Task brief
Your response must be an exact transcription of the lines from the one containing "set_input_delay 1.25 -clock" through the final line of the data.

Records from a dataset:
◆ ◆ ◆

==> src/flat_wrapper.sv <==
// flat-port wrapper written by rule: the top's interface ports become plain ports
module indexed_lsh_buf_flat 
#(
    parameter int data_width_param   = 32,
    parameter int max_elements_param = 16,
    parameter int idx_width_param    = 4
)
  (clk, rst_n, fsm_state, bus_load_valid, bus_load_arr, bus_load_count, bus_rem_valid, bus_rem_idx, bus_out_ready, bus_load_ready, bus_rem_ready, bus_out_valid, bus_out_value, bus_out_idx, bus_arr_out, bus_count, bus_empty, bus_full, bus_rem_err);
  indexed_lsh_buf_if #(.data_width_param(data_width_param), .max_elements_param(max_elements_param), .idx_width_param(idx_width_param)) bus_i ();
  input  logic clk;
  input  logic rst_n;
  output logic [1:0] fsm_state;
  input wire logic [$bits(bus_i.load_valid)-1:0] bus_load_valid;
  input wire logic [$bits(bus_i.load_arr)-1:0] bus_load_arr;
  input wire logic [$bits(bus_i.load_count)-1:0] bus_load_count;
  input wire logic [$bits(bus_i.rem_valid)-1:0] bus_rem_valid;
  input wire logic [$bits(bus_i.rem_idx)-1:0] bus_rem_idx;
  input wire logic [$bits(bus_i.out_ready)-1:0] bus_out_ready;
  output wire logic [$bits(bus_i.load_ready)-1:0] bus_load_ready;
  output wire logic [$bits(bus_i.rem_ready)-1:0] bus_rem_ready;
  output wire logic [$bits(bus_i.out_valid)-1:0] bus_out_valid;
  output wire logic [$bits(bus_i.out_value)-1:0] bus_out_value;
  output wire logic [$bits(bus_i.out_idx)-1:0] bus_out_idx;
  output wire logic [$bits(bus_i.arr_out)-1:0] bus_arr_out;
  output wire logic [$bits(bus_i.count)-1:0] bus_count;
  output wire logic [$bits(bus_i.empty)-1:0] bus_empty;
  output wire logic [$bits(bus_i.full)-1:0] bus_full;
  output wire logic [$bits(bus_i.rem_err)-1:0] bus_rem_err;
  assign bus_i.load_valid = bus_load_valid;
  assign bus_i.load_arr = bus_load_arr;
  assign bus_i.load_count = bus_load_count;
  assign bus_i.rem_valid = bus_rem_valid;
  assign bus_i.rem_idx = bus_rem_idx;
  assign bus_i.out_ready = bus_out_ready;
  assign bus_load_ready = bus_i.load_ready;
  assign bus_rem_ready = bus_i.rem_ready;
  assign bus_out_valid = bus_i.out_valid;
  assign bus_out_value = bus_i.out_value;
  assign bus_out_idx = bus_i.out_idx;
  assign bus_arr_out = bus_i.arr_out;
  assign bus_count = bus_i.count;
  assign bus_empty = bus_i.empty;
  assign bus_full = bus_i.full;
  assign bus_rem_err = bus_i.rem_err;
  indexed_lsh_buf #(.data_width_param(data_width_param), .max_elements_param(max_elements_param), .idx_width_param(idx_width_param)) u_core (.clk(clk), .rst_n(rst_n), .bus(bus_i), .fsm_state(fsm_state));
endmodule
==> config.mk <==
export PLATFORM = sky130hd
export DESIGN_NAME = indexed_lsh_buf_flat
export DESIGN_NICKNAME = d
export VERILOG_FILES = /design/src/rtl/indexed_lsh_buf_if.sv /design/src/rtl/indexed_lsh_buf.sv /design/src/flat_wrapper.sv
export SDC_FILE = /design/constraint.sdc
export NUM_CORES = 1
export LEC_CHECK = 0
export CAP_MARGIN = 10
export CORE_AREA = 2 2 426 428
export CTS_BUF_LIST = sky130_fd_sc_hd__clkbuf_16
export CTS_CLUSTER_DIAMETER = 50
export DETAILED_ROUTE_END_ITERATION = 7
export DIE_AREA = 0 0 428 430
export SLEW_MARGIN = 25
export SYNTH_ARGS = -nofsm -noshare
export SYNTH_HDL_FRONTEND = slang
export SYNTH_SLANG_ARGS = --single-unit
==> constraint.sdc <==
create_clock -name clk -period 6.25 [get_ports clk]
set_input_delay 1.25 -clock clk [delete_from_list [all_inputs] [get_ports clk]]
set_output_delay 1.25 -clock clk [all_outputs]
set_load 0.1 [all_outputs]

◆ ◆ ◆

Answer space
set_input_delay 1.25 -clock clk [delete_from_list [all_inputs] [get_ports clk]]
set_output_delay 1.25 -clock clk [all_outputs]
set_load 0.1 [all_outputs]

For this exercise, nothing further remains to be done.